It Turns Out Indiana and Kentucky Both Have a Fascination With Werewolves
File this under things I didn't know about where I live.
Before diving into the mysterious world of cryptids, it's important to know just exactly what cryptids are. Merriam-Webster defines cryptids as:
an animal (such as Sasquatch or the Loch Ness Monster) that has been claimed to exist but never proven to existContrary to popular belief, cryptids don't have to be supernatural, mythical or even all that strange—though many popular creatures acquire these characteristics as their legends grow. Hayley Williams
We've all heard the legends of many different cryptids. If you're from Indiana you probably know about the Beast of Busco, if you're in Kentucky you've probably heard the story of the Hopkinsville goblins, and no matter where you're from you have probably heard of North America's most notorious cryptid, Bigfoot. However, there is one cryptid that Kentucky and Indiana are both pretty obsessed with.
Hoosiers and Kentuckians Are Obsessed With Werewolves
If you would have asked me what the most popular cryptid in Kentucky and Indiana was, I would have bet money that we were searching for Bigfoot more than any other urban legend so I was pretty surprised to see that our states are obsessed with werewolves.

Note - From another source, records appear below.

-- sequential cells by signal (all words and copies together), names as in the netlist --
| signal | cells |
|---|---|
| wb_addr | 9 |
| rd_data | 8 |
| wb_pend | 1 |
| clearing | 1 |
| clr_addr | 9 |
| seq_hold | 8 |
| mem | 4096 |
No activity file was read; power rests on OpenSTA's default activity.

Recently the team at Creelighting.com did a study into the most popular cryptids from every state. Using internet articles, Google trends, and other methods they compiled a list of the most popular cryptids in the United States. It turns out Indiana and Kentucky both share the same fascination with werewolves, as we are searching for werewolves more than any other cryptid.
What are Werewolves?
To better understand the fascination with werewolves, we should probably first dive into what exactly are werewolves. When I think of werewolves, my mind instantly goes to the Michael Jackson 'Thriller' music video, 1941's The Wolf Man, and the 1985 movie, Teen Wolf. Britannica defines a werewolf as:
werewolf, in European folklore, a man who turns into a wolf at night and devours animals, people, or corpses but returns to human form by day. Some werewolves change shape at will; others, in whom the condition is hereditary or acquired by having been bitten by a werewolf, change shape involuntarily, under the influence of a full moon.
The Legend of the Werewolf
History.com has a very interesting deep dive into the lore of werewolves, and they say that scholars are unsure of the origins of the werewolf legends, many believe the legend of werewolves began in The Epic of Gilgamesh.

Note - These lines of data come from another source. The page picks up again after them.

[src/rtl/e131_pkg.sv]
`timescale 1ns / 1ps
// Shared types and constants for the E1.31 data packet framer.
// No dependencies; used by every module under rtl/.
package e131_pkg;

  // input item kinds
  localparam logic KIND_START = 1'b0;
  localparam logic KIND_PAIR  = 1'b1;

  // configuration register indexes
  localparam logic [2:0] REG_CID_HIGH = 3'd0;
  localparam logic [2:0] REG_CID_LOW  = 3'd1;
  localparam logic [2:0] REG_PRIORITY = 3'd2;
  localparam logic [2:0] REG_NAME_0   = 3'd3;
  localparam logic [2:0] REG_NAME_1   = 3'd4;
  localparam logic [2:0] REG_NAME_2   = 3'd5;
  localparam logic [2:0] REG_NAME_3   = 3'd6;
  localparam logic [2:0] REG_NAME_4   = 3'd7;

  localparam logic [7:0] PRIORITY_RESET = 8'd100;

  // header: 126 bytes = 63 words, index 0..62
  localparam logic [5:0] HDR_LAST = 6'd62;

  typedef struct packed {
    logic [127:0] cid;
    logic [319:0] name;
    logic [7:0]   prio;
  } cfg_t;

  typedef struct packed {
    logic        start;
    logic [15:0] universe;
  } seq_req_t;

  typedef struct packed {
    logic       ready;
    logic [7:0] seq;
  } seq_stat_t;

endpackage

History.com also goes on to say that the legend of people turning into raging beasts during a full moon may not be too far-fetched after all:
In many werewolf stories, a person only turns into a wolf when there’s a full moon—and that theory may not be far-fetched. According to a study conducted at Australia’s Calvary Mater Newcastle hospital, a full moon brings out the “beast” in many humans. The study found that of the 91 violent, acute behavior incidents at the hospital between August 2008 and July 2009, 23 percent happened during a full moon.
So what do you think? Do you think werewolves are roaming around the Hoosier and Bluegrass states?